## TO DO
Only lines with the word "buffers" belong in the answer; copy them from the records below.

==== DATA EXTRACT ====

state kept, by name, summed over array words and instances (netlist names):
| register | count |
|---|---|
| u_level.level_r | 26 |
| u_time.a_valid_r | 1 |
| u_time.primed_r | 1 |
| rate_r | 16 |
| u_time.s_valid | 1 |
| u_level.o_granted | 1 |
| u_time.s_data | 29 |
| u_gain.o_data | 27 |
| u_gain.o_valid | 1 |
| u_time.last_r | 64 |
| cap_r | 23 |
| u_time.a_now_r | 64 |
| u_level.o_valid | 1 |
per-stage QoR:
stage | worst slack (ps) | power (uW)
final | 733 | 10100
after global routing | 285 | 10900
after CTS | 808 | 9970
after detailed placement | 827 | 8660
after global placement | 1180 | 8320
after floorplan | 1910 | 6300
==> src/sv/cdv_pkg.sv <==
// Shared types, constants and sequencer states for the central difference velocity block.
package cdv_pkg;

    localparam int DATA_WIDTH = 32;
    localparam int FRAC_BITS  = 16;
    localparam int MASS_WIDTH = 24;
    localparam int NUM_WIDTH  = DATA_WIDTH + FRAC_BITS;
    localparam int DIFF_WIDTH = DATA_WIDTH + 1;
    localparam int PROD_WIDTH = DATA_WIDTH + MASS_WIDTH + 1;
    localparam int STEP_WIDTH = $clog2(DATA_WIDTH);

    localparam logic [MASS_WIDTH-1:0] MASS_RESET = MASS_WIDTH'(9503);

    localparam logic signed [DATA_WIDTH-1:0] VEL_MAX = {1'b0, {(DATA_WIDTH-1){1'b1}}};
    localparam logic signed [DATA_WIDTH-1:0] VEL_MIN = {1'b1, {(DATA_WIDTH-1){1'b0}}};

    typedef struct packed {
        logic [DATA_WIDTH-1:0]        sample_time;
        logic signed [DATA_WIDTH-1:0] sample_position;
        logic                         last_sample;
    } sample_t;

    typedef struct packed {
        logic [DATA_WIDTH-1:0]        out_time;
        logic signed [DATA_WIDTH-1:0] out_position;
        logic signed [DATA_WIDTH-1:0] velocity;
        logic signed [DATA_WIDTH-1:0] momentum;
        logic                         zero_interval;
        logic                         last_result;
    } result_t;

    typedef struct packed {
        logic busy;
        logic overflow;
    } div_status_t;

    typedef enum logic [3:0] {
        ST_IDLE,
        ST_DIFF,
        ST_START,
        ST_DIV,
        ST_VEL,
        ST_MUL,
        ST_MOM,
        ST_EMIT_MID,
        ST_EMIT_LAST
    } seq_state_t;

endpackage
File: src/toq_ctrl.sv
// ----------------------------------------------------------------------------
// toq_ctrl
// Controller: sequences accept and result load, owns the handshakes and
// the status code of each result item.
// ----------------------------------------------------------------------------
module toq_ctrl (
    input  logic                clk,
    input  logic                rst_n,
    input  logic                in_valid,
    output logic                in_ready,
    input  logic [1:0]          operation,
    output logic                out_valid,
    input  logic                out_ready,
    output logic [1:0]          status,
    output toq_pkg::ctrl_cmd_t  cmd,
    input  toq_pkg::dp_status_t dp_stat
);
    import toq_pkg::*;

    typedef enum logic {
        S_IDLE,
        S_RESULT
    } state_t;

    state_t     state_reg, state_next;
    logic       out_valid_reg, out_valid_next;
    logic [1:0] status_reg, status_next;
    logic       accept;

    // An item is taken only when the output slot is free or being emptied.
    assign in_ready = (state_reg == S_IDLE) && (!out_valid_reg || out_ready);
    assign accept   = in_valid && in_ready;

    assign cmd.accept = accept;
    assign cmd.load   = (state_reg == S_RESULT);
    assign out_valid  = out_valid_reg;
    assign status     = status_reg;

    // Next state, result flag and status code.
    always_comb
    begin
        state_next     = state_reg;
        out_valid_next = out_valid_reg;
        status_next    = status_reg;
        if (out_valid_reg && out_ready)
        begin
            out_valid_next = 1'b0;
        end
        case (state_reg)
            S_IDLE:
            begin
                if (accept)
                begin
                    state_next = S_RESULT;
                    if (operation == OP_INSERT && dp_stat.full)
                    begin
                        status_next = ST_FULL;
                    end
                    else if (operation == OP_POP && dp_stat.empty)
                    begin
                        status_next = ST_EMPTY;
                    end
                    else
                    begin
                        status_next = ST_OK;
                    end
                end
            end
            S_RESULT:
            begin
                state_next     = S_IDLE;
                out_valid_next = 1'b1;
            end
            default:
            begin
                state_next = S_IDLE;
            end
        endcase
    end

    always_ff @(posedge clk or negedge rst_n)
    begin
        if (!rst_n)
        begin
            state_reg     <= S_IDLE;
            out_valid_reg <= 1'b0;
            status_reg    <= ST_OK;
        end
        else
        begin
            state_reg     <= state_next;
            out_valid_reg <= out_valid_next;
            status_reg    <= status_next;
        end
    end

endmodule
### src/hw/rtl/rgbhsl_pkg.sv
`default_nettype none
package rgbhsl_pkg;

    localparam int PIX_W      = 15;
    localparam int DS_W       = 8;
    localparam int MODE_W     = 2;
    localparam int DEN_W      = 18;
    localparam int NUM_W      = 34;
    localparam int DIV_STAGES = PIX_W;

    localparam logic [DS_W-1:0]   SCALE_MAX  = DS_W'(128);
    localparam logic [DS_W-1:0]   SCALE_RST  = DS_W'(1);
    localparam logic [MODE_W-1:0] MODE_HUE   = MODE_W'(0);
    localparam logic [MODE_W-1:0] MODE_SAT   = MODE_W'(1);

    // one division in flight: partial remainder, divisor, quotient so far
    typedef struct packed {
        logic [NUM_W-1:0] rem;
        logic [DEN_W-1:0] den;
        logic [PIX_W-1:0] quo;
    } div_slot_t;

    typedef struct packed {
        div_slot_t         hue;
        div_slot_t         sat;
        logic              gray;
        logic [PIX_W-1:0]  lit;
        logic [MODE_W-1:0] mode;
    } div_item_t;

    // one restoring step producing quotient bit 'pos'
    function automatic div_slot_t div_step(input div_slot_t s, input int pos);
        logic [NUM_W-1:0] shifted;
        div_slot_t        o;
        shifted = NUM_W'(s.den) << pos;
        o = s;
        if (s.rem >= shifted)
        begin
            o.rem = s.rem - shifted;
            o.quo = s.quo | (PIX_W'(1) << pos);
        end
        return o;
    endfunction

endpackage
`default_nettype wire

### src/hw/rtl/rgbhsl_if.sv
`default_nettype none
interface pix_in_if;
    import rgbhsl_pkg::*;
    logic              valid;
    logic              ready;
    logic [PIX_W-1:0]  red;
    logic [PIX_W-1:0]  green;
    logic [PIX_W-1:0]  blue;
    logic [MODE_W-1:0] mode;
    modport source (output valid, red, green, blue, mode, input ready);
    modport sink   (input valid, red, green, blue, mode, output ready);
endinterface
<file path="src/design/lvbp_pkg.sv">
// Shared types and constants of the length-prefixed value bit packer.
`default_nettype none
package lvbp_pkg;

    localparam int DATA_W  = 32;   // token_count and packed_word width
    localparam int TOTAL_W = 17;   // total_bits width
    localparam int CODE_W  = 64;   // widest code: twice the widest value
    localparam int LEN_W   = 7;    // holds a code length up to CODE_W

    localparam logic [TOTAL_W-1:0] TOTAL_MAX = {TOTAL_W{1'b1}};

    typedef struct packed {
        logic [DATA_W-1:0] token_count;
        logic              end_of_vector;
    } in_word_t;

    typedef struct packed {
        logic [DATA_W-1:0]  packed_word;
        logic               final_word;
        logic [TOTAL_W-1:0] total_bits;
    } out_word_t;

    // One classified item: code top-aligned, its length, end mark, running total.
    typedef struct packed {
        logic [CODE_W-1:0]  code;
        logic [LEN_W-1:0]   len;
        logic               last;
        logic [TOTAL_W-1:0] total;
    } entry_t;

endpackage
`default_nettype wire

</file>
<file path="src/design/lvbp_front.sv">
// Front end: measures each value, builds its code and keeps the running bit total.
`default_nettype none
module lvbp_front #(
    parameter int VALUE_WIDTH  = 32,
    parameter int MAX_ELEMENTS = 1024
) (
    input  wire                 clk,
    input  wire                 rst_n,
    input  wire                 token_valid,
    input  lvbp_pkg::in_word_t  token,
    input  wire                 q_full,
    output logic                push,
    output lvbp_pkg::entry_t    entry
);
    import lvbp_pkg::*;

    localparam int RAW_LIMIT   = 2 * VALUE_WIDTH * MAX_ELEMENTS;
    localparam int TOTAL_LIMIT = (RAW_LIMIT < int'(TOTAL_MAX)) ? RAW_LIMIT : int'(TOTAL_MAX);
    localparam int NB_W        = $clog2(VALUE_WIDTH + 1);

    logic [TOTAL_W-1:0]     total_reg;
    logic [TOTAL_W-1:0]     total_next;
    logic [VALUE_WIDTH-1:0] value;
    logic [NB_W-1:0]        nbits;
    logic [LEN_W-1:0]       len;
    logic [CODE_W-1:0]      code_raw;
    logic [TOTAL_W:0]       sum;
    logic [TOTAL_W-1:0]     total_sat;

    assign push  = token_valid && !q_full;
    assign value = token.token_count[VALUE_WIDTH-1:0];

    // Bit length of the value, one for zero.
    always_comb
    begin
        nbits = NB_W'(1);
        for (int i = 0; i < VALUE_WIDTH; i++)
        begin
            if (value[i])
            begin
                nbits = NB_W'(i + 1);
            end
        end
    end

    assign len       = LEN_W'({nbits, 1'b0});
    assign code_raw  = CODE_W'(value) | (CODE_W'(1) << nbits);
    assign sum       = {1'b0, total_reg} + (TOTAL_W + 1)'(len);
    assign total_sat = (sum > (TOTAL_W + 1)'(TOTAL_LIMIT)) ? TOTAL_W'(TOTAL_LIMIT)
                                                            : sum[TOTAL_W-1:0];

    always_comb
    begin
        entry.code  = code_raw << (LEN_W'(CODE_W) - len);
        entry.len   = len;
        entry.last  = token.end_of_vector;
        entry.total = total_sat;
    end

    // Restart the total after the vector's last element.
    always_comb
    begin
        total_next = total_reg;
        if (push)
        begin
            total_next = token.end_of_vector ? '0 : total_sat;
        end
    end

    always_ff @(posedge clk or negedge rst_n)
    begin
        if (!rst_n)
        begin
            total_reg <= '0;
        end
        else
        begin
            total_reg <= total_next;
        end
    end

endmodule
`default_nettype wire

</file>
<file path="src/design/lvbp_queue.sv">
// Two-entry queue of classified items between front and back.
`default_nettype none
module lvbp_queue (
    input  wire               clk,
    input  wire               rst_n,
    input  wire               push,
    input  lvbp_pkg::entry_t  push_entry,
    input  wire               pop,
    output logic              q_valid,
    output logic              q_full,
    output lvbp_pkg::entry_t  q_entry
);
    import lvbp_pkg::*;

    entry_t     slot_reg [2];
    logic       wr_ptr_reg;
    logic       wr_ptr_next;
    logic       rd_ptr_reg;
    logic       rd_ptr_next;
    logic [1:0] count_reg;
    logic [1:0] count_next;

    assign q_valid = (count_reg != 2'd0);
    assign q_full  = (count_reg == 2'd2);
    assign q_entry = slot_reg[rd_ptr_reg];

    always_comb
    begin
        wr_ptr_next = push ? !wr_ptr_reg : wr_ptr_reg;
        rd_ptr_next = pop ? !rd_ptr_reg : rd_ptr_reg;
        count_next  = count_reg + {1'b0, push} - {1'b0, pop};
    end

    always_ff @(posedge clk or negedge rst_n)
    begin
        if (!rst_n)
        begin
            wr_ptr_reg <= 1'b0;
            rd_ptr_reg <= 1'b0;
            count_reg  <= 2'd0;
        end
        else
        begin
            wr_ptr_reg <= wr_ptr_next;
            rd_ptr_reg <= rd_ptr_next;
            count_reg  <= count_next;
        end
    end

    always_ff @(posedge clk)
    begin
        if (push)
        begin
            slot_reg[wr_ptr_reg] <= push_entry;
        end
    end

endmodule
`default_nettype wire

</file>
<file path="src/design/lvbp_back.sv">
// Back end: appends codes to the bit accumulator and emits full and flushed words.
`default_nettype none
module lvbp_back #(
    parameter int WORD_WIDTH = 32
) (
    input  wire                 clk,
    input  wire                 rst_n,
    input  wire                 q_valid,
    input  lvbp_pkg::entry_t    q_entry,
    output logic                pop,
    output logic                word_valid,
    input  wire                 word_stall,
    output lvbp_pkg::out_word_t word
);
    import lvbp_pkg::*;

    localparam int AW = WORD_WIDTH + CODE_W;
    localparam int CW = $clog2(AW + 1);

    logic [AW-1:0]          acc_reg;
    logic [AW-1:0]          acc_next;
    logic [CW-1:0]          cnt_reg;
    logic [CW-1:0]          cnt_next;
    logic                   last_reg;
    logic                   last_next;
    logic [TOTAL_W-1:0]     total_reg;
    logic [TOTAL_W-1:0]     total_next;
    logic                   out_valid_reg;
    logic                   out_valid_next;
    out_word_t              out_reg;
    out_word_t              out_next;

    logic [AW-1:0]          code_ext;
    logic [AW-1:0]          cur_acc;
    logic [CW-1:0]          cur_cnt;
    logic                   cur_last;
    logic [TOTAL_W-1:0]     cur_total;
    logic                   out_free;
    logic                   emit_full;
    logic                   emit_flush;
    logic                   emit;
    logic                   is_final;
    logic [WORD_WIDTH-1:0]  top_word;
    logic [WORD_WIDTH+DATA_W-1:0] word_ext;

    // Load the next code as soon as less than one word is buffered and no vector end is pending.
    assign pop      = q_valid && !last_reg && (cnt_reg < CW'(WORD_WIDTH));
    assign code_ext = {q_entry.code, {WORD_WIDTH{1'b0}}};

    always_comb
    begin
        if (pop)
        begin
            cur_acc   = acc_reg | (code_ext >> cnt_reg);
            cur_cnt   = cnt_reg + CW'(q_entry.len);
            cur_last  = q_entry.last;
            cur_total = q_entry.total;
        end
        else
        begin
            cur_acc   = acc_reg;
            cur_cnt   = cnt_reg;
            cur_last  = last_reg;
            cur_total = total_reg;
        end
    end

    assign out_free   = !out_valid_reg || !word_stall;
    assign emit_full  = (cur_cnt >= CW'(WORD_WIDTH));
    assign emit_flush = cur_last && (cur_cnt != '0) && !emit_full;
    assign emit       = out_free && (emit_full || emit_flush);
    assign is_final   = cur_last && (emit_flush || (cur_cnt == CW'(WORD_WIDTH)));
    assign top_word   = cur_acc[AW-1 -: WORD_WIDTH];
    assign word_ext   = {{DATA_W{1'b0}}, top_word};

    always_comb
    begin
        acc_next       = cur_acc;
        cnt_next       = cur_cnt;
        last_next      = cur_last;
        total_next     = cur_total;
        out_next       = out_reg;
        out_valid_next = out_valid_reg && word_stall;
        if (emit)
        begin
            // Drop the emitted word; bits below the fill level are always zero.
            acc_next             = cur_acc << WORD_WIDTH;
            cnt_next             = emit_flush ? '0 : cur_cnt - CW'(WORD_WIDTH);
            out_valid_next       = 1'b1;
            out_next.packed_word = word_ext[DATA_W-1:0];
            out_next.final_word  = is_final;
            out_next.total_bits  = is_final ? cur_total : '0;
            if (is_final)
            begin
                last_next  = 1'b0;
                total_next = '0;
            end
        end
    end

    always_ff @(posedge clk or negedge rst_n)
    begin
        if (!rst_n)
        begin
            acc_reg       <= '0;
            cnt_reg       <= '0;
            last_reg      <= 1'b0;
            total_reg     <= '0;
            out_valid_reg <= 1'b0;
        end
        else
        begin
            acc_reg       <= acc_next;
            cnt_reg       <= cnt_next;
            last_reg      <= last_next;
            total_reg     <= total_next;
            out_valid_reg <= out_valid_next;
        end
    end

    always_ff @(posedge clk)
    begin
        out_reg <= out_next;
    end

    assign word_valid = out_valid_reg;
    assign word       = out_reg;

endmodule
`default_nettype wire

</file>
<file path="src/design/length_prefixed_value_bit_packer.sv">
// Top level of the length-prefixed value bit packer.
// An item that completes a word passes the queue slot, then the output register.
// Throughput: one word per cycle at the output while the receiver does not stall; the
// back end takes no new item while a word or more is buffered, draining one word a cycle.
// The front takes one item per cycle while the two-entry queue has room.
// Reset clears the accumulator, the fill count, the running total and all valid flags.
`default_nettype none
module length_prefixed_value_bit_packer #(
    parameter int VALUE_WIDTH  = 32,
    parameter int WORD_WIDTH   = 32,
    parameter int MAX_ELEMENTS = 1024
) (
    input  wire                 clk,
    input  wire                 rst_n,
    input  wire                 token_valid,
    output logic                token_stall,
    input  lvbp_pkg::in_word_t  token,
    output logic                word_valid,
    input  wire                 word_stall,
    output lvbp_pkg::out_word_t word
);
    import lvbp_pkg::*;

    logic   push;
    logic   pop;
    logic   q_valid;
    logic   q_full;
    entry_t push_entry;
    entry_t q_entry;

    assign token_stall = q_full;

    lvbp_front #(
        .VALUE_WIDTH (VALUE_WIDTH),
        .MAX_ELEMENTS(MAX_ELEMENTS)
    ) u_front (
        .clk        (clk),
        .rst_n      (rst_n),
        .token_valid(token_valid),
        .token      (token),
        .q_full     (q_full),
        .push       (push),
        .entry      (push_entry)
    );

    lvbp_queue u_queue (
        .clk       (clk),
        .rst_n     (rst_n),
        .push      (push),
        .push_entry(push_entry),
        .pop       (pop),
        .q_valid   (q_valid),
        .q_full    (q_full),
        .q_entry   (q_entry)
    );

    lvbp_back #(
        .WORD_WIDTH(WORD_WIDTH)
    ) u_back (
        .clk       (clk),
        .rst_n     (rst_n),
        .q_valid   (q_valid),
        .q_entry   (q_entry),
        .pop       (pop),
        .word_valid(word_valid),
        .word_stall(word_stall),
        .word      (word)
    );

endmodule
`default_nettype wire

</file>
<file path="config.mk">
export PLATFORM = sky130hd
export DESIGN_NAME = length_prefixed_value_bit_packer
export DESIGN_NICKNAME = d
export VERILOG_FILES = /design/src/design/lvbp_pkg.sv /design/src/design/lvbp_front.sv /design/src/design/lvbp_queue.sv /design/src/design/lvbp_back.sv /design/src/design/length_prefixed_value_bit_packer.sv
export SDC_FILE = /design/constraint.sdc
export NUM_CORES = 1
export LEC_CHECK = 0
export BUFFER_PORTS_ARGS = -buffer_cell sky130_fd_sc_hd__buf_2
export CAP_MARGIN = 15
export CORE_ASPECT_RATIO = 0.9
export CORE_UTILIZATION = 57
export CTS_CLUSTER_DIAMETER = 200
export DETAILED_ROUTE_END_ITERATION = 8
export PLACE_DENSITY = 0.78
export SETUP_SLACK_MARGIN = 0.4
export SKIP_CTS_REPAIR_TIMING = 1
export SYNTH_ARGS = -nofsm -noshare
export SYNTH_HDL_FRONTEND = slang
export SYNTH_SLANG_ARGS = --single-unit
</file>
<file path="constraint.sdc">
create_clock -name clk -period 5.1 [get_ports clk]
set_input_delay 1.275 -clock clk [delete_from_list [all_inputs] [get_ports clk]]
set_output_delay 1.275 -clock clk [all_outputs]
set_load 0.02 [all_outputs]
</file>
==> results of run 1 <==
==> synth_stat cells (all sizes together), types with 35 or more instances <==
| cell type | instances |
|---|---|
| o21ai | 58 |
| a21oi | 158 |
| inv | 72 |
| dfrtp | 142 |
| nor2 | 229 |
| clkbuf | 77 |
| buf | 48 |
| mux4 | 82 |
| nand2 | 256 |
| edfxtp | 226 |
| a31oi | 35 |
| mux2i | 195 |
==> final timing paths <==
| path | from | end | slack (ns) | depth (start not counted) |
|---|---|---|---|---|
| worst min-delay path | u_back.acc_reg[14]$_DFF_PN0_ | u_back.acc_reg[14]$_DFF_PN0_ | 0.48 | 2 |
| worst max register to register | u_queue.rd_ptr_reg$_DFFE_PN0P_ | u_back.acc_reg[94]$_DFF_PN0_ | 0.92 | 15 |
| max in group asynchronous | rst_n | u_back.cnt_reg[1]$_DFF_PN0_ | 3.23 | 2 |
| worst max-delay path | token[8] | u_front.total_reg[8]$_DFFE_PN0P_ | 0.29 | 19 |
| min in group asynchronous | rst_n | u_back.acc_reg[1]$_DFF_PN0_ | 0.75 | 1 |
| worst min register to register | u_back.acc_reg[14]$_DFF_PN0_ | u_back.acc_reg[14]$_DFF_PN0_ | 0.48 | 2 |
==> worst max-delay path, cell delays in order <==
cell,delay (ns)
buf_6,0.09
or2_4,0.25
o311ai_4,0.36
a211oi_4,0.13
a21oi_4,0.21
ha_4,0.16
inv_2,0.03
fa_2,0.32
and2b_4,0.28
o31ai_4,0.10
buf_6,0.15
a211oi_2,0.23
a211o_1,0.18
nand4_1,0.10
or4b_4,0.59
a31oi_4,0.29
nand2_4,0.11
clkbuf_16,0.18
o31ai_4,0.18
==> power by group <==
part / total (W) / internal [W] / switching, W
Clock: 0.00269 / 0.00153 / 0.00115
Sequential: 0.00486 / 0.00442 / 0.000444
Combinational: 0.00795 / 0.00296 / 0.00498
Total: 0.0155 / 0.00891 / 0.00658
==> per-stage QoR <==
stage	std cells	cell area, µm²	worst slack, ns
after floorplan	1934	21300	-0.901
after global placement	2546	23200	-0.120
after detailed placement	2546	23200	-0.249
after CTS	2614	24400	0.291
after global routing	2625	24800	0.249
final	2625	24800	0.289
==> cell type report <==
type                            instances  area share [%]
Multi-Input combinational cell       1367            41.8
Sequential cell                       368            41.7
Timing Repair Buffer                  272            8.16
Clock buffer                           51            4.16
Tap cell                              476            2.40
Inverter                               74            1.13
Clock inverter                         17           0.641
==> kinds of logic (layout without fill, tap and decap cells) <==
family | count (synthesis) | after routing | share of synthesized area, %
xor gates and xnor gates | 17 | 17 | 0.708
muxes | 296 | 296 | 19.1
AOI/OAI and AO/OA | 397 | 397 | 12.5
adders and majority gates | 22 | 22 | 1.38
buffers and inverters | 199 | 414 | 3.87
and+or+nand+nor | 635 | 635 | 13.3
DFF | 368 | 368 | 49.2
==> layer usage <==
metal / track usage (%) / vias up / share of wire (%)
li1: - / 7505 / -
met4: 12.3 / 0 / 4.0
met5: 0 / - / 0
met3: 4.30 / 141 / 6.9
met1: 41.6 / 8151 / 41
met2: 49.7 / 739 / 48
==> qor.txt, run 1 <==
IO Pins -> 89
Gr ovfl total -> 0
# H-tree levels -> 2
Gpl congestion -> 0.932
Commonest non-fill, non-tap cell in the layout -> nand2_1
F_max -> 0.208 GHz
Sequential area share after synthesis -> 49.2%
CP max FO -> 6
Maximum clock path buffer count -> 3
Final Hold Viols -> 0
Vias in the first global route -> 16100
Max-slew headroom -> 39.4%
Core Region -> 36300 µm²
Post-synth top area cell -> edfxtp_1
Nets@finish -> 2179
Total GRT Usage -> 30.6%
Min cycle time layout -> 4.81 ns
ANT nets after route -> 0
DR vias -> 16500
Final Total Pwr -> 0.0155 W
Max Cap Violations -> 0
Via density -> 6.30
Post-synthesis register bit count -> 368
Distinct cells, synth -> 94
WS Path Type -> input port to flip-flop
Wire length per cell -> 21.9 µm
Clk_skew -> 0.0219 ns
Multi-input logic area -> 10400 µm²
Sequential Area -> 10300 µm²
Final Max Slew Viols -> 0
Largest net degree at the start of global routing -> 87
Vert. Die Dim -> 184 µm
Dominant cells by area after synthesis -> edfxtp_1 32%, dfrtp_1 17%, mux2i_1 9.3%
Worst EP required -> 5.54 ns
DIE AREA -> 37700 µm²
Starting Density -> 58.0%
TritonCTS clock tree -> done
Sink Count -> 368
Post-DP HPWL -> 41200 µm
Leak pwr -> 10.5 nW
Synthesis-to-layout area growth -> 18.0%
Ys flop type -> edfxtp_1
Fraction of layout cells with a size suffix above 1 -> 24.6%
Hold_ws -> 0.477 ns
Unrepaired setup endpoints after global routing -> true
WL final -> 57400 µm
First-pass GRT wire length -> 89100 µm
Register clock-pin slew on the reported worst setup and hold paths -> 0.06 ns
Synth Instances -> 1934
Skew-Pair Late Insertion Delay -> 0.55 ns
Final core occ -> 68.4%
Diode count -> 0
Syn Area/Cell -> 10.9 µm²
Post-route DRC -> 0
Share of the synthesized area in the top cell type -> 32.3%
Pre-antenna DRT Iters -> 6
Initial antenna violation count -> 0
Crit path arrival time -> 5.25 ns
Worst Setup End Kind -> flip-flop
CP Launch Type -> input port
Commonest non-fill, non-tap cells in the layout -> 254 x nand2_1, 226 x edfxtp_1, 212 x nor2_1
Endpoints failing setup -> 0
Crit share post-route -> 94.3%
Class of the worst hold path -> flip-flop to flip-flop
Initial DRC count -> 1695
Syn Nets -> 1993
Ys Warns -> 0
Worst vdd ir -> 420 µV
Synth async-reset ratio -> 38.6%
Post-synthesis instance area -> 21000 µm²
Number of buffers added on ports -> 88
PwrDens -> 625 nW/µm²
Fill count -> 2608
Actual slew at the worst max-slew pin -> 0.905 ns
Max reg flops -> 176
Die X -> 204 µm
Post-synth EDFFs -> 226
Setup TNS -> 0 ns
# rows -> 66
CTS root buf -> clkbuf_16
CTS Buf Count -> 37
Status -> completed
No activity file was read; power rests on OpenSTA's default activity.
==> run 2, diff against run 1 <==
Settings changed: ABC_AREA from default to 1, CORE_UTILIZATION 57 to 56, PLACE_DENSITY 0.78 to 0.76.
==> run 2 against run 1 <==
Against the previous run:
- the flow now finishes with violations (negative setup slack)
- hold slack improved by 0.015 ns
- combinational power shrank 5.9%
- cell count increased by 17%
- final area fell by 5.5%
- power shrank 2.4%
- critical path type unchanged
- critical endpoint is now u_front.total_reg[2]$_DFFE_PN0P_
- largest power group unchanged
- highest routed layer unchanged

====

## TASK SOLUTION
buffers and inverters | 199 | 414 | 3.87
Number of buffers added on ports -> 88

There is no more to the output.